Of course, it is ever so much easier to run with both wheels on the track, and always on the track, and it is much easier to follow Christ fully than to follow with a half heart and halting step.

The prophet was right in his pungent question, "How long halt ye between two opinions?" 

The undecided man is a halting man. 

The halting man is a lame man and a miserable man

And the out-and-out Christian is the admiration of men and angels, and a continual joy to himself.
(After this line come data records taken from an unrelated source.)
File: config.mk
export PLATFORM = sky130hd
export DESIGN_NAME = inst_prefetch_buf_flat
export DESIGN_NICKNAME = d
export VERILOG_FILES = /design/src/rtl/inst_prefetch_buf_if.sv /design/src/rtl/inst_prefetch_buf.sv /design/src/flat_wrapper.sv
export SDC_FILE = /design/constraint.sdc
export NUM_CORES = 1
export LEC_CHECK = 0
export ABC_AREA = 0
export CAP_MARGIN = 20
export CORE_MARGIN = 1
export CORE_UTILIZATION = 60
export DETAILED_ROUTE_END_ITERATION = 12
export HOLD_SLACK_MARGIN = 0.08
export PLACE_DENSITY = 0.81
export SYNTH_ARGS = -nofsm -noshare
export SYNTH_HDL_FRONTEND = slang
export SYNTH_SLANG_ARGS = --single-unit
export TNS_END_PERCENT = 100
File: constraint.sdc
create_clock -name clock -period 4.2 [get_ports clock]
set_input_delay 0.84 -clock clock [delete_from_list [all_inputs] [get_ports clock]]
set_output_delay 0.84 -clock clock [all_outputs]
set_load 0.01 [all_outputs]
File: src/rtl/inst_prefetch_buf_if.sv
// Fetch-side bundle of inst_prefetch_buf: instruction memory read port, CPU handshake, redirect.
// master = prefetch buffer, slave = memory/CPU environment.
interface inst_prefetch_buf_if #(
    parameter int unsigned AW = 11,
    parameter int unsigned CW = 3
);
    logic          imem_req;
    logic [AW-1:0] imem_addr;
    logic [31:0]   imem_rdata;
    logic          inst_valid;
    logic [31:0]   inst;
    logic [31:0]   inst_pc;
    logic          inst_take;
    logic          redirect;
    logic [31:0]   redirect_pc;
    logic [CW-1:0] q_count;

    modport master (
        output imem_req, imem_addr, inst_valid, inst, inst_pc, q_count,
        input  imem_rdata, inst_take, redirect, redirect_pc
    );

    modport slave (
        input  imem_req, imem_addr, inst_valid, inst, inst_pc, q_count,
        output imem_rdata, inst_take, redirect, redirect_pc
    );
endinterface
Say, is it all for Jesus, As you so often sing, Is He your Royal Master, Is He your heart's True King?

~A. B. Simpson

Sunday, October 18, 2020

Stripped Lying At The Feet Of Jesus

Heb 4:13  Neither is there any creature that is not manifest in his sight: but all things are naked and opened unto the eyes of him with whom we have to do.

The literal translation of that phrase in Hebrews is, "all things are stripped and stunned." 

Such is the force of the Greek words. 

The figure is that of an athlete in the Coliseum who has fought his best in the arena, and has at length fallen at the feet of his adversary, disarmed and broken down in helplessness. 

There he lies, unable to strike a blow or lift his arm. 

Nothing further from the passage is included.